*** Records to use ***
`src/rtl/ssp_defines.vh`:
```
`ifndef SSP_DEFINES_VH
`define SSP_DEFINES_VH
`define SSP_OFF_CTRL1 12'h000
`define SSP_OFF_CTRL2 12'h004
`define SSP_OFF_STAT 12'h008
`define SSP_OFF_BUF 12'h00C
`define SSP_OFF_T2 12'h010
`define SSP_B_EN 5
`define SSP_B_CKP 4
`define SSP_B_SMP 7
`define SSP_B_CKE 6
`define SSP_B_BF 0
`define SSP_B_ACKDV 5
`define SSP_B_ACKGO 4
`define SSP_B_RXGO 3
`define SSP_B_STOPGO 2
`define SSP_B_RSGO 1
`define SSP_B_STGO 0
`define SSP_M_DIV4 4'h0
`define SSP_M_DIV16 4'h1
`define SSP_M_DIV64 4'h2
`define SSP_M_TIMER_TWO 4'h3
`define SSP_M_SLV_SS 4'h4
`define SSP_M_SLV_NOSS 4'h5
`define SSP_M_I2C_MST 4'h8
`define SSP_HALF4 8'h01
`define SSP_HALF16 8'h07
`define SSP_HALF64 8'h1F
`define SSP_BITS 4'h8
`endif

```
`src/rtl/ssp_port.v`:
```
`timescale 1ns/100ps
`include "ssp_defines.vh"
module ssp_port (
  input wire pclk,
  input wire presetn,
  input wire psel,
  input wire penable,
  input wire pwrite,
  input wire [11:0] paddr,
  input wire [31:0] pwdata,
  output reg [31:0] prdata,
  output reg pready,
  output reg pslverr,
  input wire timer_two_tick,
  input wire sdi,
  output reg sdo,
  output reg sdo_oe,
  input wire sck_in,
  output reg sck_out,
  output reg sck_oe,
  input wire ss_n,
  input wire sda_in,
  output reg sda_oe,
  input wire scl_in,
  output reg scl_oe
);
  ////////////////////////////////////////////////////////////////////////////
  localparam ST_IDLE = 3'h0;
  localparam ST_START = 3'h1;
  localparam ST_RSTART = 3'h2;
  localparam ST_STOP = 3'h3;
  localparam ST_RX = 3'h4;
  localparam ST_ACK = 3'h5;
  reg [7:0] ctrl1_q;
  reg [7:0] ctrl2_q;
  reg [1:0] stat_q;
  reg [7:0] buf_q;
  reg bf_q;
  reg [7:0] t2_q;
  reg [7:0] sh_q;
  reg [3:0] cnt_q;
  reg busy_q;
  reg [7:0] div_q;
  reg sck_q;
  reg samp_q;
  reg [2:0] ist_q;
  reg [1:0] iph_q;
  reg [7:0] idiv_q;
  reg [3:0] icnt_q;
  reg [7:0] ish_q;
  reg irx_done_q;
  wire [2:0] pins;
  wire sck_s;
  wire ss_s;
  wire sdi_s;
  reg sck_p_q;
  wire [3:0] mode = ctrl1_q[3:0];
  wire en = ctrl1_q[`SSP_B_EN];
  wire clock_idle_polarity = ctrl1_q[`SSP_B_CKP];
  wire cke = stat_q[0];
  wire smp = stat_q[1];
  wire master = (mode == `SSP_M_DIV4) || (mode == `SSP_M_DIV16) || (mode == `SSP_M_DIV64)
    || (mode == `SSP_M_TIMER_TWO);
  wire slave = (mode == `SSP_M_SLV_SS) || (mode == `SSP_M_SLV_NOSS);
  wire ss_use = (mode == `SSP_M_SLV_SS);
  wire i2cm = (mode == `SSP_M_I2C_MST);
  wire wr = psel && penable && pwrite;
  wire rd = psel && penable && !pwrite;
  wire buf_wr = wr && (paddr == `SSP_OFF_BUF);
  ////////////////////////////////////////////////////////////////////////////
  function [7:0] half_of;
    input [3:0] m;
    begin
      case (m)
        `SSP_M_DIV4: half_of = `SSP_HALF4;
        `SSP_M_DIV16: half_of = `SSP_HALF16;
        default: half_of = `SSP_HALF64;
      endcase
    end
  endfunction
  ssp_sync #(.W(3)) u_sync (
    .pclk(pclk),
    .presetn(presetn),
    .d({sck_in, ss_n, sdi}),
    .q(pins)
  );
  assign sck_s = pins[2];
  assign ss_s = pins[1];
  assign sdi_s = pins[0];
  ////////////////////////////////////////////////////////////////////////////
  // Register access; a CTRL2 write is taken only while the I2C engine is idle, and then wins over a hardware clear of the go bits.
  always @(posedge pclk or negedge presetn)
  begin
    if (!presetn)
    begin
      ctrl1_q <= 8'h00;
      stat_q <= 2'h0;
      t2_q <= 8'h00;
      pready <= 1'b0;
      pslverr <= 1'b0;
      prdata <= 32'h00000000;
    end
    else
    begin
      pready <= psel && penable && !pready;
      pslverr <= 1'b0;
      if (wr && !pready)
      begin
        case (paddr)
          `SSP_OFF_CTRL1: ctrl1_q <= pwdata[7:0];
          `SSP_OFF_STAT: stat_q <= pwdata[7:6];
          `SSP_OFF_T2: t2_q <= pwdata[7:0];
          `SSP_OFF_CTRL2, `SSP_OFF_BUF: ;
          default: pslverr <= 1'b1;
        endcase
      end
      if (rd && !pready)
      begin
        case (paddr)
          `SSP_OFF_CTRL1: prdata <= {24'h000000, ctrl1_q};
          `SSP_OFF_CTRL2: prdata <= {24'h000000, ctrl2_q};
          `SSP_OFF_STAT: prdata <= {24'h000000, stat_q, 5'h00, bf_q};
          `SSP_OFF_BUF: prdata <= {24'h000000, buf_q};
          `SSP_OFF_T2: prdata <= {24'h000000, t2_q};
          default:
          begin
            prdata <= 32'h00000000;
            pslverr <= 1'b1;
          end
        endcase
      end
    end
  end
  ////////////////////////////////////////////////////////////////////////////
  // SPI engine: master clock generation, slave edge following, MSb first.
  always @(posedge pclk or negedge presetn)
  begin
    if (!presetn)
    begin
      sh_q <= 8'h00;
      cnt_q <= 4'h0;
      busy_q <= 1'b0;
      div_q <= 8'h00;
      sck_q <= 1'b0;
      samp_q <= 1'b0;
      buf_q <= 8'h00;
      bf_q <= 1'b0;
      sck_p_q <= 1'b0;
      sdo <= 1'b0;
      sdo_oe <= 1'b0;
      sck_out <= 1'b0;
      sck_oe <= 1'b0;
    end
    else
    begin
      sck_p_q <= sck_s;
      if (rd && !pready && paddr == `SSP_OFF_BUF)
        bf_q <= 1'b0;
      sck_oe <= en && master;
      sdo_oe <= en && (master || (slave && !(ss_use && ss_s)));
      if (!en || !(master || slave) || (ss_use && ss_s))
      begin
        busy_q <= 1'b0;
        cnt_q <= 4'h0;
        sck_q <= 1'b0;
        sck_out <= clock_idle_polarity;
        if (buf_wr && !pready)
          sh_q <= pwdata[7:0];
        if (irx_done_q)
        begin
          buf_q <= ish_q;
          bf_q <= 1'b1;
        end
      end
      else if (master)
      begin
        if (!busy_q)
        begin
          sck_out <= clock_idle_polarity;
          sck_q <= 1'b0;
          if (buf_wr && !pready)
          begin
            sh_q <= pwdata[7:0];
            sdo <= pwdata[7];
            busy_q <= 1'b1;
            cnt_q <= 4'h0;
            div_q <= 8'h00;
          end
        end
        else if ((mode == `SSP_M_TIMER_TWO) ? timer_two_tick : (div_q == half_of(mode)))
        begin
          div_q <= 8'h00;
          sck_q <= !sck_q;
          sck_out <= clock_idle_polarity ^ !sck_q;
          if (!sck_q)
          begin
            if (cke)
              samp_q <= sdi_s;
            else
              sdo <= sh_q[7];
          end
          if (sck_q)
          begin
            sh_q <= {sh_q[6:0], (cke && !smp) ? samp_q : sdi_s};
            if (cke)
              sdo <= sh_q[6];
            cnt_q <= cnt_q + 4'h1;
            if (cnt_q == `SSP_BITS - 4'h1)
            begin
              busy_q <= 1'b0;
              buf_q <= {sh_q[6:0], (cke && !smp) ? samp_q : sdi_s};
              bf_q <= 1'b1;
            end
          end
        end
        else if (mode != `SSP_M_TIMER_TWO)
          div_q <= div_q + 8'h01;
      end
      else
      begin
        if (buf_wr && !pready && cnt_q == 4'h0)
        begin
          sh_q <= pwdata[7:0];
          sdo <= pwdata[7];
        end
        if (sck_s != sck_p_q)
        begin
          if ((sck_s ^ clock_idle_polarity) != cke)
            samp_q <= sdi_s;
          else
          begin
            sh_q <= {sh_q[6:0], samp_q};
            sdo <= sh_q[6];
            cnt_q <= (cnt_q == `SSP_BITS - 4'h1) ? 4'h0 : cnt_q + 4'h1;
            if (cnt_q == `SSP_BITS - 4'h1)
            begin
              buf_q <= {sh_q[6:0], samp_q};
              bf_q <= 1'b1;
            end
          end
        end
      end
    end
  end
  ////////////////////////////////////////////////////////////////////////////
  // I2C master sequences driven by the go bits, each cleared when done.
  always @(posedge pclk or negedge presetn)
  begin
    if (!presetn)
    begin
      ctrl2_q <= 8'h00;
      ist_q <= ST_IDLE;
      iph_q <= 2'h0;
      idiv_q <= 8'h00;
      icnt_q <= 4'h0;
      ish_q <= 8'h00;
      irx_done_q <= 1'b0;
      sda_oe <= 1'b0;
      scl_oe <= 1'b0;
    end
    else
    begin
      irx_done_q <= 1'b0;
      if (wr && !pready && paddr == `SSP_OFF_CTRL2 && ist_q == ST_IDLE)
        ctrl2_q <= pwdata[7:0];
      else
      begin
        idiv_q <= (idiv_q == `SSP_HALF16) ? 8'h00 : idiv_q + 8'h01;
        if (idiv_q == `SSP_HALF16)
        begin
          iph_q <= iph_q + 2'h1;
          case (ist_q)
            ST_IDLE:
            begin
              iph_q <= 2'h0;
              if (i2cm && en && ctrl2_q[`SSP_B_STGO]) ist_q <= ST_START;
              else if (i2cm && en && ctrl2_q[`SSP_B_RSGO]) ist_q <= ST_RSTART;
              else if (i2cm && en && ctrl2_q[`SSP_B_STOPGO]) ist_q <= ST_STOP;
              else if (i2cm && en && ctrl2_q[`SSP_B_RXGO]) ist_q <= ST_RX;
              else if (i2cm && en && ctrl2_q[`SSP_B_ACKGO]) ist_q <= ST_ACK;
              else ctrl2_q[4:0] <= 5'h00;
              icnt_q <= 4'h0;
            end
            ST_START:
            begin
              sda_oe <= (iph_q != 2'h0);
              scl_oe <= (iph_q == 2'h3);
              if (iph_q == 2'h3)
              begin
                ctrl2_q[`SSP_B_STGO] <= 1'b0;
                ist_q <= ST_IDLE;
              end
            end
            ST_RSTART:
            begin
              sda_oe <= (iph_q == 2'h2) || (iph_q == 2'h3);
              scl_oe <= (iph_q == 2'h0) || (iph_q == 2'h3);
              if (iph_q == 2'h3)
              begin
                ctrl2_q[`SSP_B_RSGO] <= 1'b0;
                ist_q <= ST_IDLE;
              end
            end
            ST_STOP:
            begin
              sda_oe <= (iph_q != 2'h3);
              scl_oe <= (iph_q == 2'h0);
              if (iph_q == 2'h3)
              begin
                ctrl2_q[`SSP_B_STOPGO] <= 1'b0;
                ist_q <= ST_IDLE;
              end
            end
            ST_RX:
            begin
              sda_oe <= 1'b0;
              scl_oe <= (iph_q == 2'h0) || (iph_q == 2'h3);
              if (iph_q == 2'h2)
                ish_q <= {ish_q[6:0], sda_in};
              if (iph_q == 2'h3)
              begin
                icnt_q <= icnt_q + 4'h1;
                if (icnt_q == `SSP_BITS - 4'h1)
                begin
                  irx_done_q <= 1'b1;
                  ctrl2_q[`SSP_B_RXGO] <= 1'b0;
                  ist_q <= ST_IDLE;
                end
              end
            end
            ST_ACK:
            begin
              sda_oe <= !ctrl2_q[`SSP_B_ACKDV];
              scl_oe <= (iph_q == 2'h0) || (iph_q == 2'h3);
              if (iph_q == 2'h3)
              begin
                ctrl2_q[`SSP_B_ACKGO] <= 1'b0;
                ist_q <= ST_IDLE;
              end
            end
            default: ist_q <= ST_IDLE;
          endcase
        end
      end
    end
  end
endmodule // ssp_port

```
`src/rtl/ssp_sync.v`:
```
`timescale 1ns/100ps
// Two-stage synchroniser for the SPI pins that come from the far party.
module ssp_sync #(
  parameter W = 3
) (
  input wire pclk,
  input wire presetn,
  input wire [W-1:0] d,
  output wire [W-1:0] q
);
  reg [W-1:0] s1_q;
  reg [W-1:0] s2_q;
  always @(posedge pclk or negedge presetn)
  begin
    if (!presetn)
    begin
      s1_q <= {W{1'b0}};
      s2_q <= {W{1'b0}};
    end
    else
    begin
      s1_q <= d;
      s2_q <= s1_q;
    end
  end
  assign q = s2_q;
endmodule // ssp_sync

```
*** End of Records to use ***
Task details. Across the data above, count every line with "pwrite" in it and write only the total.

Response. 3